Fábrica de mitos para el consumo popular

viernes, 25 de junio de 2010

Corazón partido

Las lágrimas amagaban con salir de mis ojos. No se como lo hice, pero logré contenerlas, tome mi cuaderno, mi lápiz y comencé a escribir. Mis penas se fueron al instante, los ruidos de casa, los gritos de mamá, los llantos de mis hermanos y el dolor de mi pecho...
Me sumí en un silencio interminable.

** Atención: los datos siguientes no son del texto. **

## config.mk

```make
export PLATFORM = sky130hd
export DESIGN_NAME = wss_top
export DESIGN_NICKNAME = d
export VERILOG_FILES = /design/src/core/wss_pkg.sv /design/src/core/wss_top.sv
export SDC_FILE = /design/constraint.sdc
export NUM_CORES = 2
export LEC_CHECK = 0
export BUFFER_PORTS_ARGS = -buffer_cell sky130_fd_sc_hd__buf_2
export CAP_MARGIN = 20
export CORE_MARGIN = 8
export CORE_UTILIZATION = 45
export DETAILED_ROUTE_END_ITERATION = 12
export HOLD_SLACK_MARGIN = 0.1
export PLACE_DENSITY = 0.69
export SLEW_MARGIN = 0
export SYNTH_ARGS = -nofsm -noshare
export SYNTH_HDL_FRONTEND = slang
export SYNTH_SLANG_ARGS = --single-unit
```

## constraint.sdc

```tcl
create_clock -name clock_in -period 8.4 [get_ports clock_in]
set_input_delay 0.42 -clock clock_in [delete_from_list [all_inputs] [get_ports clock_in]]
set_output_delay 0.42 -clock clock_in [all_outputs]
set_load 0.02 [all_outputs]
```
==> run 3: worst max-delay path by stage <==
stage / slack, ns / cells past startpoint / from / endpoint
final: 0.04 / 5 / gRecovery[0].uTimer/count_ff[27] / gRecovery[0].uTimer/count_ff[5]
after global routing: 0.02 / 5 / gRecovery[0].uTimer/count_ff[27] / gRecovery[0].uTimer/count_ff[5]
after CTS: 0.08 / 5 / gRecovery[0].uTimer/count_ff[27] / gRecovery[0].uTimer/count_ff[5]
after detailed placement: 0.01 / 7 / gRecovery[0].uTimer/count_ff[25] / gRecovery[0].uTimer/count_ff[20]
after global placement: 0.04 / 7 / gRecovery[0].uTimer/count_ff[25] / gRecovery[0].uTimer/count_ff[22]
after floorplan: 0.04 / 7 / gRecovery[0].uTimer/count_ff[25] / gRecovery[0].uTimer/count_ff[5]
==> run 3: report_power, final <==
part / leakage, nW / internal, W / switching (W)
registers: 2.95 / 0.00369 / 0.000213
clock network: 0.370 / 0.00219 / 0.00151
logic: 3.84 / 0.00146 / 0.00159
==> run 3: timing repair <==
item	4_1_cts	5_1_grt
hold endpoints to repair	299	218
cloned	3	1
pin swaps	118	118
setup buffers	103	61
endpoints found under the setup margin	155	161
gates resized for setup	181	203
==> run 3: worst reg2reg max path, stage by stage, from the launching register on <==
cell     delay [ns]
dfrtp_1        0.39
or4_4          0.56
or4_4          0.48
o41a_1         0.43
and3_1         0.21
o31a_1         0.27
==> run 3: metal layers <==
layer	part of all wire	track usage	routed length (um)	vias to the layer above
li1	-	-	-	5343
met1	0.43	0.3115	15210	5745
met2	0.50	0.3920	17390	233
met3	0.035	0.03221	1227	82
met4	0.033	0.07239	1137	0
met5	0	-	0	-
## src/design/mscg_map.svh

```systemverilog
// offsets, field positions, reset values and limits of the statistics counter group
`ifndef MSCG_MAP_SVH
`define MSCG_MAP_SVH
`define MSCG_OFS_SENT_OK 8'hDC
`define MSCG_OFS_DEFER 8'hD8
`define MSCG_OFS_OVERSIZE 8'hE0
`define MSCG_OFS_LEN_ERR 8'hE2
`define MSCG_MASK_DEFER 0
`define MSCG_MASK_SENT_OK 1
`define MSCG_MASK_OVERSIZE 2
`define MSCG_MASK_LEN_ERR 3
`define MSCG_RST_SENT_OK 32'h00000000
`define MSCG_RST_CNT16 16'h0000
`define MSCG_TOP_DEFER 32'h00000FFF
`define MSCG_TOP_CNT16 32'h0000FFFF
`define MSCG_TOP_SENT_OK 32'hFFFFFFFF
`define MSCG_THR_CNT16 16'hC000
`define MSCG_THR_SENT_OK 32'hC0000000
`define MSCG_MIN_UNPADDED 16'h002E
`define MSCG_MAX_CLIENT 16'h05DC
`endif

```

## src/design/mscg_pkg.sv

```systemverilog
// types of the statistics counter group
package mscg_pkg;
  typedef struct packed {
    logic [15:0] defer_cnt;
    logic [31:0] sent_ok_cnt;
    logic [15:0] oversize_cnt;
    logic [15:0] len_err_cnt;
    logic defer_counted;
    logic threshold_flag;
    logic [31:0] rdata;
  } mscg_state_s;
endpackage

```

## src/design/mscg_stats_counters.sv

```systemverilog
// four mib statistics counters with threshold flag and register access port
// Notes on behaviour
// The deferral counter counts a frame whose deferral time runs past the defer limit.
// The deferral counter counts any one frame at most once however long it defers.
// The deferral counter rolls over to zero on the increment after it holds 0xFFF.
// The deferral counter reaching 0xC000 raises the statistics threshold flag.
// A 32-bit counter counts each frame sent successfully.
// The sent-ok counter wraps to zero on the increment after all ones.
// The sent-ok counter reaching 0xC0000000 raises the statistics threshold flag.
// The sent-ok counter is zero at reset.
// The oversize counter counts each received frame longer than the maximum frame length.
// The 16-bit oversize counter wraps to zero on the increment after all ones.
// The oversize counter reaching 0xC000 raises the statistics threshold flag.
// The length counter counts a frame whose in-range length field differs from its data count.
// It also counts a frame whose length field is below the minimum and data count above it.
// The 16-bit length counter wraps to zero after all ones.
// The length counter reaching 0xC000 raises the statistics threshold flag.
// A counter counts only with the global enable set and its own mask bit clear.
// A disabled counter ignores its events and keeps its value.
`include "mscg_map.svh"

module mscg_stats_counters (
  // clock and reset
  input wire logic sys_clk,
  input wire logic rst_n,
  // configuration from the mac control, mask and frame size registers
  input wire logic stats_global_enable,
  input wire logic [3:0] stats_mask_reg,
  input wire logic [15:0] max_frame_length_reg,
  input wire logic [15:0] defer_limit,
  // transmit path events
  input wire logic tx_frame_start,
  input wire logic [15:0] tx_defer_time,
  input wire logic tx_sent_ok,
  // receive path events
  input wire logic rx_frame_done,
  input wire logic [15:0] rx_frame_length,
  input wire logic [15:0] rx_length_type,
  input wire logic [15:0] rx_data_octets,
  // register access
  input wire logic reg_wr,
  input wire logic reg_rd,
  input wire logic [7:0] reg_addr,
  input wire logic [31:0] reg_wdata,
  output logic [31:0] reg_rdata,
  // request to set the update bit of the interrupt status register
  output logic stats_threshold_flag
);

  // ------------------------------------------------------------
  // helpers
  // ------------------------------------------------------------
  function automatic logic [31:0] bump(input logic [31:0] v, input logic [31:0] top);
    bump = (v == top) ? 32'h00000000 : v + 32'h00000001;
  endfunction

  function automatic logic [15:0] bump16(input logic [15:0] v, input logic [31:0] top);
    logic [31:0] w;
    w = bump({16'h0000, v}, top);
    bump16 = w[15:0];
  endfunction

  // ------------------------------------------------------------
  // state
  // ------------------------------------------------------------
  mscg_pkg::mscg_state_s st_ff;
  mscg_pkg::mscg_state_s nxt_st;

  logic en_defer;
  logic en_sent;
  logic en_over;
  logic en_len;
  logic ev_defer;
  logic ev_over;
  logic ev_len;
  logic inc_defer;
  logic inc_sent;
  logic inc_over;
  logic inc_len;
  logic lt_in_range;
  logic lt_short;
  logic wr_defer;
  logic wr_sent;
  logic wr_over;
  logic wr_len;

  assign en_defer = stats_global_enable && !stats_mask_reg[`MSCG_MASK_DEFER];
  assign en_sent = stats_global_enable && !stats_mask_reg[`MSCG_MASK_SENT_OK];
  assign en_over = stats_global_enable && !stats_mask_reg[`MSCG_MASK_OVERSIZE];
  assign en_len = stats_global_enable && !stats_mask_reg[`MSCG_MASK_LEN_ERR];

  assign lt_in_range = (rx_length_type >= `MSCG_MIN_UNPADDED) &&
                       (rx_length_type <= `MSCG_MAX_CLIENT);
  assign lt_short = rx_length_type < `MSCG_MIN_UNPADDED;

  // a new frame start re-arms the once-per-frame latch
  assign ev_defer = (tx_defer_time > defer_limit) &&
                    !(st_ff.defer_counted && !tx_frame_start);
  assign ev_over = rx_frame_done && (rx_frame_length > max_frame_length_reg);
  assign ev_len = rx_frame_done &&
                  ((lt_in_range && (rx_length_type != rx_data_octets)) ||
                   (lt_short && (rx_data_octets > `MSCG_MIN_UNPADDED)));

  // a counter written in the same cycle drops its event, so no flag follows a lost count
  assign wr_defer = reg_wr && (reg_addr == `MSCG_OFS_DEFER);
  assign wr_sent = reg_wr && (reg_addr == `MSCG_OFS_SENT_OK);
  assign wr_over = reg_wr && (reg_addr == `MSCG_OFS_OVERSIZE);
  assign wr_len = reg_wr && (reg_addr == `MSCG_OFS_LEN_ERR);

  assign inc_defer = ev_defer && en_defer && !wr_defer;
  assign inc_sent = tx_sent_ok && en_sent && !wr_sent;
  assign inc_over = ev_over && en_over && !wr_over;
  assign inc_len = ev_len && en_len && !wr_len;

  // ------------------------------------------------------------
  // next state
  // ------------------------------------------------------------
  always_comb begin
    nxt_st = st_ff;
    nxt_st.threshold_flag = 1'b0;
    if (tx_frame_start) begin
      nxt_st.defer_counted = 1'b0;
    end
    if (inc_defer) begin
      nxt_st.defer_cnt = bump16(st_ff.defer_cnt, `MSCG_TOP_DEFER);
      nxt_st.defer_counted = 1'b1;
    end
    if (inc_sent) begin
      nxt_st.sent_ok_cnt = bump(st_ff.sent_ok_cnt, `MSCG_TOP_SENT_OK);
    end
    if (inc_over) begin
      nxt_st.oversize_cnt = bump16(st_ff.oversize_cnt, `MSCG_TOP_CNT16);
    end
    if (inc_len) begin
      nxt_st.len_err_cnt = bump16(st_ff.len_err_cnt, `MSCG_TOP_CNT16);
    end
    if ((inc_defer && nxt_st.defer_cnt == `MSCG_THR_CNT16) ||
        (inc_sent && nxt_st.sent_ok_cnt == `MSCG_THR_SENT_OK) ||
        (inc_over && nxt_st.oversize_cnt == `MSCG_THR_CNT16) ||
        (inc_len && nxt_st.len_err_cnt == `MSCG_THR_CNT16)) begin
      nxt_st.threshold_flag = 1'b1;
    end
    // software write overrides a same-cycle increment
    if (reg_wr) begin
      case (reg_addr)
        `MSCG_OFS_SENT_OK: nxt_st.sent_ok_cnt = reg_wdata;
        `MSCG_OFS_DEFER: nxt_st.defer_cnt = reg_wdata[15:0];
        `MSCG_OFS_OVERSIZE: nxt_st.oversize_cnt = reg_wdata[15:0];
        `MSCG_OFS_LEN_ERR: nxt_st.len_err_cnt = reg_wdata[15:0];
        default: nxt_st.rdata = st_ff.rdata;
      endcase
    end
    if (reg_rd) begin
      case (reg_addr)
        `MSCG_OFS_SENT_OK: nxt_st.rdata = st_ff.sent_ok_cnt;
        `MSCG_OFS_DEFER: nxt_st.rdata = {16'h0000, st_ff.defer_cnt};
        `MSCG_OFS_OVERSIZE: nxt_st.rdata = {16'h0000, st_ff.oversize_cnt};
        `MSCG_OFS_LEN_ERR: nxt_st.rdata = {16'h0000, st_ff.len_err_cnt};
        default: nxt_st.rdata = 32'h00000000;
      endcase
    end
  end

  // ------------------------------------------------------------
  // registers
  // ------------------------------------------------------------
  always_ff @(posedge sys_clk or negedge rst_n) begin
    if (!rst_n) begin
      st_ff.defer_cnt <= `MSCG_RST_CNT16;
      st_ff.sent_ok_cnt <= `MSCG_RST_SENT_OK;
      st_ff.oversize_cnt <= `MSCG_RST_CNT16;
      st_ff.len_err_cnt <= `MSCG_RST_CNT16;
      st_ff.defer_counted <= 1'b0;
      st_ff.threshold_flag <= 1'b0;
      st_ff.rdata <= 32'h00000000;
    end else begin
      st_ff <= nxt_st;
    end
  end

  assign reg_rdata = st_ff.rdata;
  assign stats_threshold_flag = st_ff.threshold_flag;

  // ------------------------------------------------------------
  // checks
  // ------------------------------------------------------------
  property p_defer_count;
    @(posedge sys_clk) disable iff (!rst_n)
      (ev_defer && en_defer && !reg_wr && st_ff.defer_cnt != 16'h0FFF)
      |=> st_ff.defer_cnt == $past(st_ff.defer_cnt) + 16'h0001;
  endproperty
  a_defer_count: assert property (p_defer_count) else $error("deferral not counted");

  property p_defer_once;
    @(posedge sys_clk) disable iff (!rst_n)
      (inc_defer && !reg_wr) ##1 (!tx_frame_start && !reg_wr)
      |=> st_ff.defer_cnt == $past(st_ff.defer_cnt, 1);
  endproperty
  a_defer_once: assert property (p_defer_once) else $error("deferral counted twice");

  property p_defer_wrap;
    @(posedge sys_clk) disable iff (!rst_n)
      (inc_defer && !reg_wr && st_ff.defer_cnt == 16'h0FFF) |=> st_ff.defer_cnt == 16'h0000;
  endproperty
  a_defer_wrap: assert property (p_defer_wrap) else $error("deferral wrap wrong");

  property p_sent_wrap;
    @(posedge sys_clk) disable iff (!rst_n)
      (inc_sent && !reg_wr && st_ff.sent_ok_cnt == 32'hFFFFFFFF) |=> st_ff.sent_ok_cnt == 0;
  endproperty
  a_sent_wrap: assert property (p_sent_wrap) else $error("sent-ok wrap wrong");

  property p_sent_thr;
    @(posedge sys_clk) disable iff (!rst_n)
      (inc_sent && !reg_wr && st_ff.sent_ok_cnt == 32'hBFFFFFFF) |=> stats_threshold_flag;
  endproperty
  a_sent_thr: assert property (p_sent_thr) else $error("sent-ok threshold missed");

  property p_over_count;
    @(posedge sys_clk) disable iff (!rst_n)
      (rx_frame_done && rx_frame_length > max_frame_length_reg && en_over && !reg_wr)
      |=> st_ff.oversize_cnt == $past(st_ff.oversize_cnt) + 16'h0001;
  endproperty
  a_over_count: assert property (p_over_count) else $error("oversize not counted");

  property p_over_thr;
    @(posedge sys_clk) disable iff (!rst_n)
      (inc_over && !reg_wr && st_ff.oversize_cnt == 16'hBFFF) |=> stats_threshold_flag;
  endproperty
  a_over_thr: assert property (p_over_thr) else $error("oversize threshold missed");

  property p_len_short;
    @(posedge sys_clk) disable iff (!rst_n)
      (rx_frame_done && lt_short && rx_data_octets > 16'h002E && en_len && !reg_wr)
      |=> st_ff.len_err_cnt == $past(st_ff.len_err_cnt) + 16'h0001;
  endproperty
  a_len_short: assert property (p_len_short) else $error("short length error missed");

  property p_len_thr;
    @(posedge sys_clk) disable iff (!rst_n)
      (inc_len && !reg_wr && st_ff.len_err_cnt == 16'hBFFF) |=> stats_threshold_flag;
  endproperty
  a_len_thr: assert property (p_len_thr) else $error("length threshold missed");

  property p_disabled_hold;
    @(posedge sys_clk) disable iff (!rst_n)
      (!stats_global_enable && !reg_wr) |=> $stable(st_ff.sent_ok_cnt) &&
      $stable(st_ff.oversize_cnt) && $stable(st_ff.len_err_cnt) && $stable(st_ff.defer_cnt);
  endproperty
  a_disabled_hold: assert property (p_disabled_hold) else $error("disabled counter moved");

  property p_masked_hold;
    @(posedge sys_clk) disable iff (!rst_n)
      (stats_mask_reg[`MSCG_MASK_SENT_OK] && !reg_wr) |=> $stable(st_ff.sent_ok_cnt);
  endproperty
  a_masked_hold: assert property (p_masked_hold) else $error("masked counter moved");

  property p_flag_pulse;
    @(posedge sys_clk) disable iff (!rst_n)
      stats_threshold_flag |=> !stats_threshold_flag ||
      $past(inc_defer || inc_sent || inc_over || inc_len);
  endproperty
  a_flag_pulse: assert property (p_flag_pulse) else $error("flag held without cause");

  property p_reset_zero;
    @(posedge sys_clk)
      !rst_n |=> st_ff.sent_ok_cnt == 32'h00000000 && st_ff.defer_cnt == 16'h0000 &&
      st_ff.oversize_cnt == 16'h0000 && st_ff.len_err_cnt == 16'h0000 &&
      !stats_threshold_flag && reg_rdata == 32'h00000000;
  endproperty
  a_reset_zero: assert property (p_reset_zero) else $error("counters not cleared by reset");

  property p_sent_count;
    @(posedge sys_clk) disable iff (!rst_n)
      (inc_sent && !reg_wr && st_ff.sent_ok_cnt != 32'hFFFFFFFF)
      |=> st_ff.sent_ok_cnt == $past(st_ff.sent_ok_cnt) + 32'h00000001;
  endproperty
  a_sent_count: assert property (p_sent_count) else $error("sent-ok not counted");

  property p_defer_thr;
    @(posedge sys_clk) disable iff (!rst_n)
      (inc_defer && !reg_wr && st_ff.defer_cnt == 16'hBFFF) |=> stats_threshold_flag;
  endproperty
  a_defer_thr: assert property (p_defer_thr) else $error("deferral threshold missed");

  property p_over_wrap;
    @(posedge sys_clk) disable iff (!rst_n)
      (inc_over && !reg_wr && st_ff.oversize_cnt == 16'hFFFF) |=> st_ff.oversize_cnt == 16'h0000;
  endproperty
  a_over_wrap: assert property (p_over_wrap) else $error("oversize wrap wrong");

  property p_over_short;
    @(posedge sys_clk) disable iff (!rst_n)
      (rx_frame_done && rx_frame_length <= max_frame_length_reg && !reg_wr)
      |=> $stable(st_ff.oversize_cnt);
  endproperty
  a_over_short: assert property (p_over_short) else $error("frame in size counted");

  property p_len_range;
    @(posedge sys_clk) disable iff (!rst_n)
      (rx_frame_done && lt_in_range && rx_length_type != rx_data_octets && en_len &&
       !reg_wr)
      |=> st_ff.len_err_cnt == $past(st_ff.len_err_cnt) + 16'h0001;
  endproperty
  a_len_range: assert property (p_len_range) else $error("in-range length error missed");

  property p_len_wrap;
    @(posedge sys_clk) disable iff (!rst_n)
      (inc_len && !reg_wr && st_ff.len_err_cnt == 16'hFFFF) |=> st_ff.len_err_cnt == 16'h0000;
  endproperty
  a_len_wrap: assert property (p_len_wrap) else $error("length wrap wrong");

  property p_defer_masked;
    @(posedge sys_clk) disable iff (!rst_n)
      (stats_mask_reg[`MSCG_MASK_DEFER] && !reg_wr) |=> $stable(st_ff.defer_cnt);
  endproperty
  a_defer_masked: assert property (p_defer_masked) else $error("masked deferral moved");

  property p_wr_wins;
    @(posedge sys_clk) disable iff (!rst_n)
      (reg_wr && reg_addr == `MSCG_OFS_SENT_OK) |=> st_ff.sent_ok_cnt == $past(reg_wdata);
  endproperty
  a_wr_wins: assert property (p_wr_wins) else $error("sent-ok write lost");

  property p_rd_unmapped;
    @(posedge sys_clk) disable iff (!rst_n)
      (reg_rd && reg_addr != `MSCG_OFS_SENT_OK && reg_addr != `MSCG_OFS_DEFER &&
       reg_addr != `MSCG_OFS_OVERSIZE && reg_addr != `MSCG_OFS_LEN_ERR)
      |=> reg_rdata == 32'h00000000;
  endproperty
  a_rd_unmapped: assert property (p_rd_unmapped) else $error("unmapped read not zero");

  property p_flag_cause;
    @(posedge sys_clk) disable iff (!rst_n)
      stats_threshold_flag |-> st_ff.sent_ok_cnt == 32'hC0000000 ||
      st_ff.defer_cnt == 16'hC000 || st_ff.oversize_cnt == 16'hC000 ||
      st_ff.len_err_cnt == 16'hC000;
  endproperty
  a_flag_cause: assert property (p_flag_cause) else $error("flag without threshold");

  c_defer: cover property (@(posedge sys_clk) disable iff (!rst_n) inc_defer);
  c_sent: cover property (@(posedge sys_clk) disable iff (!rst_n) inc_sent);
  c_over: cover property (@(posedge sys_clk) disable iff (!rst_n) inc_over);
  c_len: cover property (@(posedge sys_clk) disable iff (!rst_n) inc_len);
  c_flag: cover property (@(posedge sys_clk) disable iff (!rst_n) stats_threshold_flag);

endmodule // mscg_stats_counters

```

En mi mente sólo resonaban las últimas frases de él y el cumplido de una amiga que intentó apaciguar mi pena.
"Todo pasa por algo" me repito a mi misma en un vano intento de calmarme; "quizás no pase nada ahora, pero más adelante...". Basta. No quiero pensar en el mañana, no quiero volver a ilusionarme, a soñar despierta.
Tengo que aprender a no idealizar a las personas, a no obsecionarme y a tomarme las cosas con calma. Eso debo hacer.
Es duro ver como pasa el tren que te encantaría tomar, y no subirte. Verlo alejarse y saber que lo más probable es que no vuelva a pasar. Saber que ese tren tenía todo lo que siempre deseaste y que era imposible viajar incómoda estando una vez en él. Sin embargo ya partió y ahora observo como se va sabiendo que tarde o temprano alguien va a subirse y va a saber aprovechar lo que yo no; mientras, lo único que me queda es esperar. Quizás pase otro y sea mucho más confortable. Quizás vuelva a pasar el mismo. No lo sé. El tiempo lo dirá.
La impaciencia me condena y la insertidumbre me mata.